The company has not been profitable thus far, but in its Q1 2026 financial reports, it highlighted its ambitions through a 2GWh firm capacity reservation agreement with LDES development and investment company Frontier Power USA (FPUSA), and its manufacturing expansion in Marshall Township, Pennsylvania.
Announced 18 June, Eos revealed the first purchase order under the 2GWh capacity reservation agreement with FPUSA supporting FPUSA’s Redbird project, a 100MW/400MWh BESS in the Electric Reliability Council of Texas (ERCOT) market.
Developed by Bimergen, and previously by Bridgelink, Redbird was previously approved under a joint development agreement with Eos, using Eos’ Z3 BESS technology for deployment.
FPUSA and its affiliates have acquired and will provide 100% of the equity for construction of the Redbird project. Bimergen retains a minority economic interest and will collaborate with FPUSA to bring the project into commercial operation.
As part of the acquisition and purchase order by FPUSA and its affiliates, the Redbird volume will be applied against the 2GWh firm capacity reservation agreement between FPUSA and Eos.

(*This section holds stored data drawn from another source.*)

**config.mk**
```make
export PLATFORM = sky130hd
export DESIGN_NAME = qerv_immdec_w
export DESIGN_NICKNAME = d
export VERILOG_FILES = /design/src/rtl/qerv_immdec_w.sv
export SDC_FILE = /design/constraint.sdc
export NUM_CORES = 1
export LEC_CHECK = 0
export CELL_PAD_IN_SITES_DETAIL_PLACEMENT = 0
export CELL_PAD_IN_SITES_GLOBAL_PLACEMENT = 1
export CORE_MARGIN = 3
export CORE_UTILIZATION = 37
export CTS_CLUSTER_DIAMETER = 150
export DETAILED_ROUTE_END_ITERATION = 7
export GPL_TIMING_DRIVEN = 1
export PLACE_DENSITY = 0.74
export SLEW_MARGIN = 20
export SYNTH_ARGS = -nofsm -noshare
export SYNTH_HDL_FRONTEND = slang
export SYNTH_SLANG_ARGS = --single-unit
export TNS_END_PERCENT = 5
```
**constraint.sdc**
```tcl
create_clock -name i_clk -period 2.22 [get_ports i_clk]
set_input_delay 0.555 -clock i_clk [delete_from_list [all_inputs] [get_ports i_clk]]
set_output_delay 0.555 -clock i_clk [all_outputs]
set_load 0.03 [all_outputs]
```
**src/rtl/qerv_immdec_w.sv**
```systemverilog
// qerv_immdec_w -- W-bit-per-beat serial immediate decoder.
//
// Captures instruction bits [31:7] from the instruction bus, latches the
// register addresses, builds the 32-bit immediate for the selected format
// and shifts it out LSB-first, W bits per beat, with sign extension.
// A beat counter marks the last beat. A sticky flag records sequencing
// errors between the core's strobes and the decoder state.
//
// Optional build macro: QERV_IMMDEC_CSR_EN
//   defined   -> serial zero-extended rs1-field shifter drives o_csr_imm
//   undefined -> no CSR shifter, o_csr_imm tied to 0
//
// Parameters:
//   W            bits per beat (1, 2, 4 or 8); N = 32/W beats per immediate
// Ports:
//   i_clk        clock
//   i_rst        asynchronous active-high reset
//   i_wb_en      instruction bus ack, captures i_wb_rdt
//   i_wb_rdt     instruction bits [31:7]
//   i_imm_type   0=I 1=S 2=B 3=U 4=J (5..7 decode as I), sampled in CAPT
//   i_cnt_en     beat strobe
//   i_cnt_done   core's last-beat indication (consistency check only)
//   i_csr_imm_en gate for o_csr_imm
//   o_rd_addr    instr[11:7]
//   o_rs1_addr   instr[19:15]
//   o_rs2_addr   instr[24:20]
//   o_imm        current immediate slice
//   o_csr_imm    current CSR immediate slice
//   o_last       last beat of the immediate
//   o_err        sticky sequence error
module qerv_immdec_w #(
  parameter int W = 4
) (
  input  logic         i_clk,
  input  logic         i_rst,
  input  logic         i_wb_en,
  input  logic [24:0]  i_wb_rdt,
  input  logic [2:0]   i_imm_type,
  input  logic         i_cnt_en,
  input  logic         i_cnt_done,
  input  logic         i_csr_imm_en,
  output logic [4:0]   o_rd_addr,
  output logic [4:0]   o_rs1_addr,
  output logic [4:0]   o_rs2_addr,
  output logic [W-1:0] o_imm,
  output logic [W-1:0] o_csr_imm,
  output logic         o_last,
  output logic         o_err
);

  localparam int N  = 32 / W;
  localparam int CW = (N > 1) ? $clog2(N) : 1;

  generate
    if (!(W == 1 || W == 2 || W == 4 || W == 8)) begin : g_bad_w
      $error("qerv_immdec_w: W must be 1, 2, 4 or 8");
    end
  endgenerate

  typedef enum logic [1:0] {IDLE, CAPT, SHIFT} state_t;

  state_t         state_q, state_d;
  logic [31:7]    raw_q;
  logic [31:0]    shreg_q, shreg_d;
  logic [CW-1:0]  cnt_q, cnt_d;
  logic [4:0]     rd_q, rs1_q, rs2_q;
  logic           err_q;
  logic [31:0]    imm_asm;
  logic           last;
  logic           seq_err;

  assign last = (state_q == SHIFT) && (cnt_q == CW'(N - 1));

  // Immediate assembly from the captured raw bits.
  always_comb begin
    imm_asm = {{20{raw_q[31]}}, raw_q[31:20]};
    case (i_imm_type)
      3'd1: imm_asm = {{20{raw_q[31]}}, raw_q[31:25], raw_q[11:7]};
      3'd2: imm_asm = {{20{raw_q[31]}}, raw_q[7], raw_q[30:25], raw_q[11:8], 1'b0};
      3'd3: imm_asm = {raw_q[31:12], 12'b0};
      3'd4: imm_asm = {{12{raw_q[31]}}, raw_q[19:12], raw_q[20], raw_q[30:21], 1'b0};
      default: imm_asm = {{20{raw_q[31]}}, raw_q[31:20]};
    endcase
  end

  // A beat strobe outside SHIFT, a done flag off the last beat, or a last
  // beat without done all mean the core and decoder disagree.
  assign seq_err = (i_cnt_en && (state_q != SHIFT))
                 | (i_cnt_done && !last)
                 | (i_cnt_en && last && !i_cnt_done);

  always_comb begin
    state_d = state_q;
    shreg_d = shreg_q;
    cnt_d   = cnt_q;
    if (i_wb_en) begin
      // Capture wins over any beat: a restart discards the old immediate.
      state_d = CAPT;
      cnt_d   = '0;
    end else begin
      case (state_q)
        CAPT: begin
          state_d = SHIFT;
          shreg_d = imm_asm;
        end
        SHIFT: begin
          if (i_cnt_en) begin
            shreg_d = {{W{shreg_q[31]}}, shreg_q[31:W]};
            if (last) begin
              state_d = IDLE;
              cnt_d   = '0;
            end else begin
              cnt_d = cnt_q + CW'(1);
            end
          end
        end
        default: ;
      endcase
    end
  end

  always_ff @(posedge i_clk or posedge i_rst) begin
    if (i_rst) begin
      state_q <= IDLE;
      raw_q   <= '0;
      shreg_q <= '0;
      cnt_q   <= '0;
      rd_q    <= '0;
      rs1_q   <= '0;
      rs2_q   <= '0;
      err_q   <= 1'b0;
    end else begin
      state_q <= state_d;
      shreg_q <= shreg_d;
      cnt_q   <= cnt_d;
      err_q   <= err_q | seq_err;
      if (i_wb_en) begin
        raw_q <= i_wb_rdt;
        rd_q  <= i_wb_rdt[4:0];
        rs1_q <= i_wb_rdt[12:8];
        rs2_q <= i_wb_rdt[17:13];
      end
    end
  end

`ifdef QERV_IMMDEC_CSR_EN
  logic [31:0] csr_q, csr_d;

  always_comb begin
    csr_d = csr_q;
    if (!i_wb_en) begin
      if (state_q == CAPT) begin
        csr_d = {27'b0, raw_q[19:15]};
      end else if (state_q == SHIFT && i_cnt_en) begin
        csr_d = {{W{1'b0}}, csr_q[31:W]};
      end
    end
  end

  always_ff @(posedge i_clk or posedge i_rst) begin
    if (i_rst) begin
      csr_q <= '0;
    end else begin
      csr_q <= csr_d;
    end
  end

  assign o_csr_imm = (state_q == SHIFT && i_csr_imm_en) ? csr_q[W-1:0] : '0;
`else
  logic unused_csr_en;
  assign unused_csr_en = i_csr_imm_en;
  assign o_csr_imm     = '0;
`endif

  assign o_imm      = (state_q == SHIFT) ? shreg_q[W-1:0] : '0;
  assign o_last     = last;
  assign o_err      = err_q;
  assign o_rd_addr  = rd_q;
  assign o_rs1_addr = rs1_q;
  assign o_rs2_addr = rs2_q;

endmodule

```
==> qor.csv, run 1 <==
stage,metric,value,unit
clocking,H-Tree Depth,3,
global_routing,vias in the first global route,2498,
routing,Post-Route WL,7.138,mm
clocking,total clock sinks,63,
finish,register area,0.001577,mm^2
synth,synth unique cells,43,
hold_path,hold path start,shreg_q[3],
sta,RSZ-0062 raised after global routing,no,
synth,Yosys reg bits,63,
synth,Adder-Cell Fraction of Synth Area,1.993,%
worst_setup_path,"reg-to-reg slack, setup",440,ps
routing,DR pass1 iterations,4,
clocking,"Reg clk slew, reported paths",70,ps
clocking,worst skew pair latency,340,ps
global_routing,initial antenna violation count,0,
finish,Area Growth Syn to Fin,27.10,%
placement,DP Wirelength,5.080,mm
clocking,CTS buffer count,9,
placement,port bufs,53,
placement,placed cell areas,0.003801,mm^2
worst_setup_path,Critical R2R Capture,shreg_q[0],
global_routing,pin count of the biggest net entering global routing,64,
global_routing,GRT Residual Overflow,0,
synth,Post-Syn Area,0.003139,mm^2
sta,Max Clk Rate,480.3,MHz
synth,"count leader, synth",dfrtp_1,
floorplan,core area,0.007968,mm^2
worst_setup_path,Crit path required time,1660,ps
synth,synth top area cells,"dfrtp_1, mux2_2, buf_4",
synth,largest family of logic cells by synthesized area,compound AO/OA/AOI/OAI gates,
synth,synthesized instance count,290,
finish,# diodes,0,
synth,mux cell area share after synthesis,8.609,%
sta,"Min Clock Period, post-route",2082,ps
clocking,root buf cell,clkbuf_8,
synth,Synth Area in XOR/XNOR,0.8370,%
floorplan,die area,0.009626,mm^2
finish,Final nets,388,
sta,setup tns final,0,ps
finish,Final Cell Area,0.003990,mm^2
synth,Synth top area share,50.22,%
synth,leading register cell type out of synthesis,dfrtp_1,
routing,Routed wire per std cell,15.65,um
global_routing,first-pass GRT wire length,12.38,mm
sta,Tcrit/Tclk final,93.79,%
worst_setup_path,critical path startpoint category,register,
sta,max-slew violations,0,
worst_setup_path,Critical Path AT,1530,ps
pwr,Switch Pwr,0.001099,W
sta,Final Hold Viols,0,
floorplan,I/O pin total,59,
pwr,Switching Share,31.33,%
hold_path,hold path depth,2,
worst_setup_path,crit path from,cnt_q[0],
worst_setup_path,worst-path fanout max,4,
synth,synth cell count leaders,"dfrtp_1, nand2_1, a21oi_1, mux2_2, buf_4",
hold_path,worst min-delay path class,register to register,
synth,"EDFF count, synth",0,
finish,Multi-input gate area,0.001321,mm^2
finish,share of layout cells above drive strength 1,24.01,%
synth,async set or reset register ratio after synthesis,100.0,%
floorplan,Die Wd,98.11,um
job,Max Cap Viol,0,
sta,endpoints failing setup,0,
synth,complex-gate fraction of the synthesized area,17.46,%
synth,post-synthesis sequential area ratio,50.22,%
sta,Layout Skew,11.77,ps
floorplan,starting density of the core,39.40,%
routing,drt drc,0,
worst_setup_path,Worst setup endpoint,o_last,
pwr,Combinational Power Share,27.3,%
synth,Post-Synth Simple-Gate Area,12.32,%
routing,DR iter-0 viols,143,
clocking,TritonCTS clock tree,yes,
pwr,Flop pwr share,47.2,%
worst_setup_path,Setup crit end kind,output pin,
pwr,clock network power share,25.5,%
pwr,VDD IR max,319.1,uV
routing,Post-DRT Antenna Nets,0,
floorplan,Site Rows,32,
global_routing,Overall Global Routing Usage,15.99,%
synth,Syn. warnings,0,
pwr,Leakage,1.734,nW
floorplan,die height,98.11,um
routing,vias,2314,
synth,syn avg cell area,10.83,um^2
finish,fill cell count,715,
clocking,Max Root-Sink Buffers,2,
placement,gpl congestion,0.8397,
outcome,status,completed,
worst_setup_path,RR Startpoint,state_q[0],
synth,"area leader, netlist",dfrtp_1,
pwr,Int Power,0.002408,W
worst_setup_path,critical path class,register to output pin,
worst_setup_path,Worst R2R Path Depth,7,
pwr,P per Cell Area,878.8,mW/mm^2
routing,DR vias/cell,5.075,
==> state kept, by name (all words and copies together), names as in the netlist <==
signal / cells
cnt_q: 3
shreg_q: 32
raw_q: 25
o_err: 1
state_q: 2
==> what timing repair did <==
item,4_1_cts,5_1_grt
resized for setup,1,1
buffers inserted,0,0
setup endpoints to repair,3,3
hold endpoints to repair,0,0
hold buffers,0,0
==> cell families after synthesis <==
| family | after synthesis |
|---|---|
| adders and majority gates | 5 |
| other | 1 |
| buffers and inverters | 43 |
| AOI/OAI and AO/OA | 78 |
| xor gates and xnor gates | 3 |
| DFF | 63 |
| muxes | 24 |
| and+or+nand+nor | 73 |
==> how the worst min path moves through the flow <==
stage / endpoint / slack, ps
global placement: shreg_q[3] / 450
finish: shreg_q[3] / 470
detailed placement: o_err / 460
floorplan: shreg_q[0] / 440
CTS: shreg_q[3] / 470
global route: shreg_q[11] / 510
==> layout make-up <==
class	count	share of cell area [%]
Timing Repair Buffer	80	19.00
Multi-Input combinational cell	187	33.11
Tap cell	102	3.198
Inverter	8	0.7526
Sequential cell	63	39.51
Clock inverter	3	0.4390
Clock buffer	13	3.982
==> per-stage QoR <==
| step | worst slack [ps] | hold slack, ps | cells | power [W] | utilization (%) |
|---|---|---|---|---|---|
| 2_1_floorplan | 95.25 | 440.9 | 293 | 0.002289 | - |
| 3_3_place_gp | 54.92 | 454.7 | 440 | 0.002602 | 47.71 |
| 3_5_place_dp | 53.09 | 458.1 | 440 | 0.002627 | 47.71 |
| 4_1_cts | 67.14 | 474.5 | 456 | 0.003536 | 49.95 |
| 5_1_grt | 29.54 | 508.0 | 456 | 0.003731 | 50.08 |
| 6_report | 137.8 | 466.9 | 456 | 0.003507 | 50.08 |
==> power groups by stage <==
stage                     sequential [W]  clock (W)  combinational [W]
after detailed placement         0.00167          0           0.000954
after global routing             0.00169   0.000969            0.00107
after CTS                        0.00165   0.000922           0.000959
after global placement           0.00167          0           0.000935
after floorplan                  0.00160          0           0.000691
final                            0.00165   0.000894           0.000958
==> critical path, cell delays in order (launching register included) <==
cell and delay (ps):
dfrtp_1 400, ha_1 210, ha_1 230, and2_1 180, buf_4 170
==> metal layers <==
layer,part of all wire (%),global-route usage [%],up-vias
met4,1.7,6.709,0
met5,0,0,-
met3,5.7,4.000,11
li1,-,-,1130
met1,48,21.56,1106
met2,45,24.55,67
==> cell usage in the layout (no fill, tap or decap), types with 2 or more instances in the layout <==
master,count
a21o_1,2
a21oi_1,24
a221o_1,7
a221oi_1,4
a22o_1,8
a311o_1,5
a311o_2,3
and2_1,5
buf_12,3
buf_4,29
clkbuf_1,2
clkbuf_8,11
clkdlybuf4s50_1,48
clkinv_2,2
conb_1,4
dfrtp_1,63
ha_1,4
inv_1,6
inv_2,2
mux2_2,24
nand2_1,31
nand3_1,3
nand3b_1,2
nor2_1,13
nor3b_1,7
o21ai_0,8
o21ai_1,7
o31ai_1,6
or2_2,2
xnor2_1,2
Note: power is estimated with default switching activity, not from simulation.
==> run 2, diff against run 1 <==
--- a/config.mk
+++ b/config.mk
@@ -8,11 +8,10 @@
 export CELL_PAD_IN_SITES_DETAIL_PLACEMENT = 0
 export CELL_PAD_IN_SITES_GLOBAL_PLACEMENT = 1
 export CORE_MARGIN = 3
-export CORE_UTILIZATION = 37
+export CORE_UTILIZATION = 41
 export CTS_CLUSTER_DIAMETER = 150
 export DETAILED_ROUTE_END_ITERATION = 7
-export GPL_TIMING_DRIVEN = 1
-export PLACE_DENSITY = 0.74
+export PLACE_DENSITY = 0.78
 export SLEW_MARGIN = 20
 export SYNTH_ARGS = -nofsm -noshare
 export SYNTH_HDL_FRONTEND = slang
==> constraint.sdc (replaced) <==
create_clock -name i_clk -period 2.3 [get_ports i_clk]
set_input_delay 0.575 -clock i_clk [delete_from_list [all_inputs] [get_ports i_clk]]
set_output_delay 0.575 -clock i_clk [all_outputs]
set_load 0.03 [all_outputs]
==> qor.csv, run 2 (synthesis results as in run 1) <==
stage,metric,value,unit
worst_setup_path,Critical R2R Capture,shreg_q[11],
worst_setup_path,worst-path fanout max,7,
placement,gpl congestion,0.8519,
worst_setup_path,Worst R2R Path Depth,7,
finish,Biggest register,shreg_q,
pwr,Combinational Power Share,25.4,%
global_routing,initial antenna violation count,0,
sta,endpoints failing setup,0,
clocking,"Reg clk slew, reported paths",70,ps
global_routing,first-pass GRT wire length,11.67,mm
sta,"Min Clock Period, post-route",2112,ps
floorplan,core area,0.007331,mm^2
pwr,total power,0.003587,W
pwr,VDD IR max,396.5,uV
global_routing,Overall Global Routing Usage,17.55,%
pwr,P per Cell Area,896.0,mW/mm^2
routing,DR vias/cell,5.148,
routing,Routed wire per std cell,15.39,um
worst_setup_path,crit-path cells,"inv_1, ha_2, buf_4, and2_1, buf_4",
placement,port bufs,53,
placement,DP Wirelength,4.909,mm
worst_setup_path,WP buf/inv,3,
floorplan,Site Rows,31,
sta,Tcrit/Tclk final,91.81,%
finish,fill cell count,635,
routing,DR iter-0 viols,177,
finish,Largest regs,"shreg_q: 32 flops, raw_q: 25 flops, cnt_q: 3 flops",
worst_setup_path,Crit path required time,1730,ps
sta,Layout Skew,9.665,ps
routing,DR pass1 iterations,4,
finish,Final nets,387,
pwr,Flop pwr share,44.5,%
floorplan,die area,0.008742,mm^2
clocking,total clock sinks,63,
routing,drt drc,0,
clocking,Max Root-Sink Buffers,2,
worst_setup_path,critical path startpoint category,register,
finish,share of layout cells above drive strength 1,23.80,%
global_routing,pin count of the biggest net entering global routing,64,
finish,# diodes,0,
worst_setup_path,CP max-delay cell,dfrtp_1,
global_routing,GRT Residual Overflow,0,
clocking,TritonCTS clock tree,yes,
clocking,H-Tree Depth,3,
worst_setup_path,critical path class,register to output pin,
hold_path,hold path start,shreg_q[3],
clocking,CTS buffer count,9,
pwr,Leakage,1.749,nW
routing,Post-DRT Antenna Nets,0,
floorplan,Die Wd,93.50,um
pwr,Switch Pwr,0.001054,W
routing,Post-Route WL,6.955,mm
worst_setup_path,RR Startpoint,state_q[0],
pwr,Switching Share,29.38,%
finish,"commonest cells after routing, fill and taps aside","dfrtp_1, clkdlybuf4s50_1, nand2_1",
clocking,Post-CTS Setup Bufs,0,
finish,Layout Utilization,54.62,%
floorplan,I/O pin total,59,
sta,Final Hold Viols,0,
global_routing,vias in the first global route,2354,
finish,"commonest non-fill, non-tap cell in the layout",dfrtp_1,
worst_setup_path,Worst path most repeated cell,buf_4,
finish,Largest register FFs,32,
hold_path,worst min-delay path class,register to register,
outcome,status,completed,
sta,RSZ-0062 raised after global routing,no,
worst_setup_path,Critical Path AT,1540,ps
clocking,worst skew pair latency,350,ps
floorplan,die height,93.50,um
hold_path,Hold EP,shreg_q[3],
worst_setup_path,Slowest Stage Delay on Critical Path,400,ps
worst_setup_path,"reg-to-reg slack, setup",490,ps
pwr,clock network power share,30.1,%
routing,vias,2327,
sta,max-slew violations,0,
hold_path,hold path depth,2,
finish,Area Growth Syn to Fin,27.54,%
job,Max Cap Viol,0,
sta,Max Clk Rate,473.5,MHz
pwr,Int Power,0.002534,W
floorplan,starting density of the core,42.82,%
worst_setup_path,Setup crit end kind,output pin,
worst_setup_path,Crit path max-delay family,buffers and inverters,
clocking,root buf cell,clkbuf_8,
==> run 2: cell type report <==
type / instances / area (um^2) / area share, %
multi-input combinational: 187 / 1311 / 32.75
timing repair buffer: 79 / 738.2 / 18.44
inverter: 8 / 30.03 / 0.7500
clock inverter: 3 / 65.06 / 1.625
tap: 99 / 123.9 / 3.094
sequential: 63 / 1577 / 39.37
clock buffer: 13 / 158.9 / 3.969
==> run 2: stage by stage <==
stage,hold slack [ps],TNS (ps),instance area (um^2),cells,worst slack [ps]
floorplan,440.9,0,3151,293,155.3
global placement,453.3,0,3777,436,17.32
detailed placement,458.2,-42.95,3777,436,-29.34
CTS,472.8,0,4001,452,95.53
global route,496.9,0,4004,452,65.10
finish,466.9,0,4004,452,188.3
==> run 2: worst max path at each step <==
stage / startpoint / to / cells after the start
6_report: state_q[0] / o_imm[0] / 5
5_1_grt: state_q[0] / o_imm[2] / 5
4_1_cts: state_q[0] / o_imm[3] / 5
3_5_place_dp: i_imm_type[1] / shreg_q[11] / 6
3_3_place_gp: i_imm_type[1] / shreg_q[18] / 6
2_1_floorplan: i_rst / cnt_q[0] / 1
==> run 2: power by group through the flow <==
| stage | Clock, W | Combinational (W) | Sequential, W |
|---|---|---|---|
| 2_1_floorplan | 0 | 0.000667 | 0.00154 |
| 3_3_place_gp | 0 | 0.000888 | 0.00160 |
| 3_5_place_dp | 0 | 0.000912 | 0.00161 |
| 4_1_cts | 0.00110 | 0.000919 | 0.00159 |
| 5_1_grt | 0.00115 | 0.00101 | 0.00163 |
| 6_report | 0.00108 | 0.000911 | 0.00160 |
==> run 2: layer usage <==
| layer | global-route usage (%) | part of all wire (%) | vias to the layer above | wire length, um |
|---|---|---|---|---|
| met5 | 0 | 0 | - | 0 |
| met4 | 7.570 | 2.1 | 0 | 144 |
| met3 | 4.344 | 5.2 | 14 | 360 |
| met2 | 26.80 | 46 | 61 | 3234 |
| met1 | 23.64 | 46 | 1116 | 3215 |
| li1 | - | - | 1136 | - |
==> run 2: worst min-delay path, cell delays in order (launching register included) <==
cell	delay, ps
dfrtp_1	330
nand2_1	50
o31ai_1	50
==> run 2: repair_timing <==
action / in CTS / in global routing
hold buffers: 0 / 0
hold endpoints to repair: 0 / 0
gates resized for setup: 0 / 1
setup endpoints to repair: 0 / 4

Meanwhile, in Pennsylvania, Eos announced the start of commercial production at its Thorn Hill manufacturing facility in Marshall Township, on 16 June.
The company initially announced the plan in 2025, saying that it would invest US$352.9 million to relocate its headquarters to Pennsylvania from New Jersey.
Additionally, Pennsylvania announced it would dedicate US$22 million to the project, with the expectation of generating at least 735 new jobs and preserving 265 existing positions.
Eos received a funding proposal from the Pennsylvania Department of Community and Economic Development (DCED) for a US$10 million Pennsylvania First grant, along with US$12 million through the Redevelopment Assistance Capital Programme (RACP), which also includes US$3 million awarded to Eos in 2022.
The company claims that the Thorn Hill facility itself was engineered to optimise manufacturing flow and productivity. Compared to Battery Line 1, the new layout “reduces raw material travel by 86% and shortens overall production line length by 40%, improving material handling, reducing complexity, and supporting higher operating efficiency.”
The line will ramp throughout the year, with subassemblies coming online in the early third quarter and full production targeted in Q4 of 2026.